Se llamaría Kirsten
Una nota del súper con cuatro paquetes de Tampax, las llaves de una casa con un llavero de Astérix.
Llevaba el pelo, rubio natural, cortado a la altura de los hombros, con un flequillo tan recto como su aire marcial al caminar. Una gabardina antigua, con las costuras medio abiertas y el bajo deshilachado, dejando intuir la pérdida de una antigua gloria, como la hija maldita de un conde alemán que la había desheredado por su alcoholismo.
Alemana, sí, tenía que ser alemana. Gafas metálicas sujetas sobre la punta de la nariz, una cara aniñada y el extremo convencimiento que tuve de que trabajaría como antropóloga en alguna reputada universidad del Rhin, investigando los rituales de las monjas que llegaban a Tánger y seguían expandiendo el cristianismo en tierra de infieles. Algún trabajo extraño, atónito, agotador levantándote a las seis y media de la mañana para llegar a misa de siete en aquel convento con la calefacción a tope, el Avemaría pronunciado por un cura croata que casi había olvidado la liturgia. Se llamaría Magda, Heidi o Kirsten.
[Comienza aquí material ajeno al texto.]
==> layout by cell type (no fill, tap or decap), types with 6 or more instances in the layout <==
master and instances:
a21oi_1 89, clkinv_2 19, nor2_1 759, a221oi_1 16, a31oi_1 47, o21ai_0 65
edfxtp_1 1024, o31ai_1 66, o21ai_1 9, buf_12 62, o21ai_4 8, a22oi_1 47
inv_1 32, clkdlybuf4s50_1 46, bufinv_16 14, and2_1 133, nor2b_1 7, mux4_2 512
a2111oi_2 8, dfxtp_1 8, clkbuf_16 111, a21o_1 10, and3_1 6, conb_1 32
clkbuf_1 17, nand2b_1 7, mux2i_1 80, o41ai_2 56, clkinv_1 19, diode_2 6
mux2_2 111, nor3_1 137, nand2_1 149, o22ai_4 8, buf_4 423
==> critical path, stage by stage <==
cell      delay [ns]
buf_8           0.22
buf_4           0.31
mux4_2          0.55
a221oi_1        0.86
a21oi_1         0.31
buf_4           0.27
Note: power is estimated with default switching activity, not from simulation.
File: src/rtl/regfile_mp_if.sv
// Decode/writeback-side bus of the multi-port register file.
interface regfile_mp_if #(
    parameter int unsigned WIDTH  = 32,
    parameter int unsigned DEPTH  = 32,
    parameter int unsigned NREAD  = 2,
    parameter int unsigned NWRITE = 1
);
    import regfile_pkg::*;

    localparam int unsigned AW = rf_addr_width(DEPTH);

    logic [NREAD*AW-1:0]     rdAddr;
    logic [NREAD*WIDTH-1:0]  rdData;
    logic [NREAD-1:0]        rdBusy;
    logic [NWRITE-1:0]       wrEn;
    logic [NWRITE*AW-1:0]    wrAddr;
    logic [NWRITE*WIDTH-1:0] wrData;
    logic                    busySetEn;
    logic [AW-1:0]           busySetAddr;
    logic                    ready;

    modport master (
        output rdAddr, wrEn, wrAddr, wrData, busySetEn, busySetAddr,
        input  rdData, rdBusy, ready
    );

    modport slave (
        input  rdAddr, wrEn, wrAddr, wrData, busySetEn, busySetAddr,
        output rdData, rdBusy, ready
    );

endinterface

File: src/rtl/regfile_bypass.sv
// Next read data for one read port: write-first bypass with highest-port priority.
module regfile_bypass #(
    parameter int unsigned WIDTH    = 32,
    parameter int unsigned AW       = 5,
    parameter int unsigned NWRITE   = 1,
    parameter int unsigned ZERO_REG = 1
) (
    input  logic [AW-1:0]           rd_addr,
    input  logic [NWRITE-1:0]       wr_en,
    input  logic [NWRITE*AW-1:0]    wr_addr,
    input  logic [NWRITE*WIDTH-1:0] wr_data,
    input  logic [WIDTH-1:0]        arr_data,
    output logic [WIDTH-1:0]        rd_data
);

    always_comb begin
        rd_data = arr_data;
        // Ascending scan so the highest matching port is the last to assign.
        for (int unsigned p = 0; p < NWRITE; p++) begin
            if (wr_en[p] && (wr_addr[p*AW +: AW] == rd_addr)) begin
                rd_data = wr_data[p*WIDTH +: WIDTH];
            end
        end
        if ((ZERO_REG != 0) && (rd_addr == '0)) begin
            rd_data = '0;
        end
    end

endmodule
Sí, Kirsten le sentaba bien.
Metía las manos en los bolsillos mientras caminaba y en ellos tenían que esconderse objetos fascinantes sin ningún tipo de orden ni concierto: una canica de cristal gris, un bolígrafo rosa para escribir en un diario adolescente, caramelos de limón con el papel pegado después de tantos días de encierro, una nota del súper con cuatro paquetes de Tampax, las llaves de una casa con un llavero de Astérix.
Entraría en una casa sobria, minimalista, sin amor. Se tumbaría sobre la cama y olvidaría, en aquel momento, la antropología, los libros, la nobleza alemana, para ser simplemente lo que era: una mujer de treinta años que no tenía ni puta idea de qué hacer con su vida.